2013/03/15 11:44

アメリカにも美味しい豆腐があることを知ってほしい・・・
ーHodo Soy Beaneryー CEOミン・ツァイ氏の挑戦

Photo:Hodo Soy Beaneryの湯葉製造ライン Ⓒ Junko Iwabuchi

“カリフォルニア・ネイティブ”の豆腐専門店、Hodo Soy Beanery
ベトナム系ファウンダー、ツァイさんが金融マンをやめて豆腐マスターになったわけ Vol.3/シリーズ・パートI

by 岩渕 潤子(いわぶち・じゅんこ)/AGROSPACIA編集長

「トーフ・ファクトリー」ではなく「ソーイ・ビーナリー」と呼ぶ理由

 ツァイさんの豆腐づくりの拠点は、12,000平方フィートに及ぶ大型施設が必要ということで、オークランド市西部のインダストリアル・エリア……というか、必ずしも治安が良いとは言いがたい地域にある。

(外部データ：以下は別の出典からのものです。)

`src/rtl/uart_transceiver.sv`:
```
// Full-duplex UART: configurable width, divisor, parity and stop bits.
// Ports: clk/rst, tx_data_ready/tx_data -> tx, tx_busy, tx_data_sent;
// rx -> rx_data, rx_data_ready, rx_parity_err, rx_frame_err.
module uart_transceiver #(
  parameter int BITS         = 8,
  parameter int CLKS_PER_BIT = 16,
  parameter int PARITY       = 0,
  parameter int STOP_BITS    = 1
) (
  input  logic            clk,
  input  logic            rst,
  input  logic            tx_data_ready,
  input  logic [BITS-1:0] tx_data,
  output logic            tx,
  output logic            tx_busy,
  output logic            tx_data_sent,
  input  logic            rx,
  output logic [BITS-1:0] rx_data,
  output logic            rx_data_ready,
  output logic            rx_parity_err,
  output logic            rx_frame_err
);

  localparam int CW = $clog2(STOP_BITS*CLKS_PER_BIT+1);
  localparam int IW = $clog2(BITS+1);
  localparam logic [CW-1:0] BIT_END   = CW'(CLKS_PER_BIT-1);
  localparam logic [CW-1:0] HALF_END  = CW'(CLKS_PER_BIT/2-1);
  localparam logic [CW-1:0] STOP_LAST = CW'(STOP_BITS*CLKS_PER_BIT-1);
  localparam logic [CW-1:0] STOP_PRE  = CW'(STOP_BITS*CLKS_PER_BIT-2);
  localparam logic [IW-1:0] LAST_BIT  = IW'(BITS-1);
  localparam logic ODD     = (PARITY == 1);
  localparam logic HAS_PAR = (PARITY != 0);

  typedef enum logic [2:0] {
    S_IDLE, S_START, S_DATA, S_PAR, S_STOP
  } state_t;

  state_t          tx_st;
  logic [CW-1:0]   tx_cnt;
  logic [IW-1:0]   tx_idx;
  logic [BITS-1:0] tx_sh;
  logic            tx_par;

  always_ff @(posedge clk) begin
    if (rst) begin
      tx_st        <= S_IDLE;
      tx_cnt       <= '0;
      tx_idx       <= '0;
      tx_sh        <= '0;
      tx_par       <= 1'b0;
      tx           <= 1'b1;
      tx_busy      <= 1'b0;
      tx_data_sent <= 1'b0;
    end else begin
      tx_data_sent <= 1'b0;
      unique case (tx_st)
        S_IDLE: begin
          if (tx_data_ready) begin
            tx_st   <= S_START;
            tx_sh   <= tx_data;
            // odd parity bit is the inverse of the data XOR
            tx_par  <= ODD ^ (^tx_data);
            tx      <= 1'b0;
            tx_busy <= 1'b1;
            tx_cnt  <= '0;
          end
        end
        S_START: begin
          if (tx_cnt == BIT_END) begin
            tx_cnt <= '0;
            tx_idx <= '0;
            tx     <= tx_sh[0];
            tx_st  <= S_DATA;
          end else begin
            tx_cnt <= tx_cnt + CW'(1);
          end
        end
        S_DATA: begin
          if (tx_cnt == BIT_END) begin
            tx_cnt <= '0;
            if (tx_idx == LAST_BIT) begin
              tx    <= HAS_PAR ? tx_par : 1'b1;
              tx_st <= HAS_PAR ? S_PAR : S_STOP;
            end else begin
              tx_idx <= tx_idx + IW'(1);
              tx_sh  <= tx_sh >> 1;
              tx     <= tx_sh[1];
            end
          end else begin
            tx_cnt <= tx_cnt + CW'(1);
          end
        end
        S_PAR: begin
          if (tx_cnt == BIT_END) begin
            tx_cnt <= '0;
            tx     <= 1'b1;
            tx_st  <= S_STOP;
          end else begin
            tx_cnt <= tx_cnt + CW'(1);
          end
        end
        S_STOP: begin
          // registered pulse lands on the final stop cycle
          if (tx_cnt == STOP_PRE)
            tx_data_sent <= 1'b1;
          if (tx_cnt == STOP_LAST) begin
            tx_cnt  <= '0;
            tx_busy <= 1'b0;
            tx_st   <= S_IDLE;
          end else begin
            tx_cnt <= tx_cnt + CW'(1);
          end
        end
        default: tx_st <= S_IDLE;
      endcase
    end
  end

  logic            rx_s1;
  logic            rxs;
  state_t          rx_st;
  logic [CW-1:0]   rx_cnt;
  logic [IW-1:0]   rx_idx;
  logic [BITS-1:0] rx_sh;
  logic            rx_pbit;
  logic            wait_high;

  always_ff @(posedge clk) begin
    if (rst) begin
      rx_s1         <= 1'b1;
      rxs           <= 1'b1;
      rx_st         <= S_IDLE;
      rx_cnt        <= '0;
      rx_idx        <= '0;
      rx_sh         <= '0;
      rx_pbit       <= 1'b0;
      wait_high     <= 1'b0;
      rx_data       <= '0;
      rx_data_ready <= 1'b0;
      rx_parity_err <= 1'b0;
      rx_frame_err  <= 1'b0;
    end else begin
      rx_s1         <= rx;
      rxs           <= rx_s1;
      rx_data_ready <= 1'b0;
      unique case (rx_st)
        S_IDLE: begin
          // after a break, a line held low must not retrigger
          if (wait_high) begin
            if (rxs)
              wait_high <= 1'b0;
          end else if (!rxs) begin
            rx_st  <= S_START;
            rx_cnt <= '0;
          end
        end
        S_START: begin
          if (rx_cnt == HALF_END) begin
            rx_cnt <= '0;
            rx_idx <= '0;
            rx_st  <= rxs ? S_IDLE : S_DATA;
          end else begin
            rx_cnt <= rx_cnt + CW'(1);
          end
        end
        S_DATA: begin
          if (rx_cnt == BIT_END) begin
            rx_cnt <= '0;
            rx_sh  <= {rxs, rx_sh[BITS-1:1]};
            if (rx_idx == LAST_BIT)
              rx_st <= HAS_PAR ? S_PAR : S_STOP;
            else
              rx_idx <= rx_idx + IW'(1);
          end else begin
            rx_cnt <= rx_cnt + CW'(1);
          end
        end
        S_PAR: begin
          if (rx_cnt == BIT_END) begin
            rx_cnt  <= '0;
            rx_pbit <= rxs;
            rx_st   <= S_STOP;
          end else begin
            rx_cnt <= rx_cnt + CW'(1);
          end
        end
        S_STOP: begin
          if (rx_cnt == BIT_END) begin
            rx_cnt        <= '0;
            rx_st         <= S_IDLE;
            rx_data       <= rx_sh;
            rx_data_ready <= 1'b1;
            rx_parity_err <= HAS_PAR &
                             (rx_pbit ^ ODD ^ (^rx_sh));
            rx_frame_err  <= ~rxs;
            wait_high     <= ~rxs;
          end else begin
            rx_cnt <= rx_cnt + CW'(1);
          end
        end
        default: rx_st <= S_IDLE;
      endcase
    end
  end

endmodule

```
$ cat src/rtl/event_scoreboard_if.sv
// Event-scoreboard port bundle: run control, monitor event word, results and
// error-log handshake. The master side (test harness) drives the i_* signals,
// the slave side (scoreboard) drives the o_* signals.
interface event_scoreboard_if #(
  parameter int WIDTH = 32,
  parameter int CNT_W = 32
);
  logic             i_start;
  logic             i_stop;
  logic [WIDTH-1:0] i_event;
  logic             o_busy;
  logic             o_done;
  logic             o_pass;
  logic [CNT_W-1:0] o_tx_count;
  logic [CNT_W-1:0] o_err_count;
  logic             o_err_seen;
  logic [CNT_W-1:0] o_first_err;
  logic             i_log_ready;
  logic             o_log_valid;
  logic [CNT_W-1:0] o_log_data;
  logic             o_log_ovf;

  modport master (
    output i_start, i_stop, i_event, i_log_ready,
    input  o_busy, o_done, o_pass, o_tx_count, o_err_count, o_err_seen,
           o_first_err, o_log_valid, o_log_data, o_log_ovf
  );

  modport slave (
    input  i_start, i_stop, i_event, i_log_ready,
    output o_busy, o_done, o_pass, o_tx_count, o_err_count, o_err_seen,
           o_first_err, o_log_valid, o_log_data, o_log_ovf
  );
endinterface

 1920年に建物が作られた当時、そこはキャンディー工場で、その次は製パン工場として使われていた建物だという。Hodo Soy Beaneryの創業は2004年だが、この工場が稼働したのは2009年秋から。そして、その生産拠点は「トーフ・ファクトリー」ではなく「大豆食品製造所」という意味で「ソーイ・ビーナリー」と呼ばれている。

 ビーナリーにはサンタモニカにある有名レストラン、バーニーズ・ビーナリーのような「大衆食堂」という意味もあるが、ツァイさんのビーナリーは、純粋に大豆=ソーイ・ビーンから食品を作る場所=Production Facilityという意味だ。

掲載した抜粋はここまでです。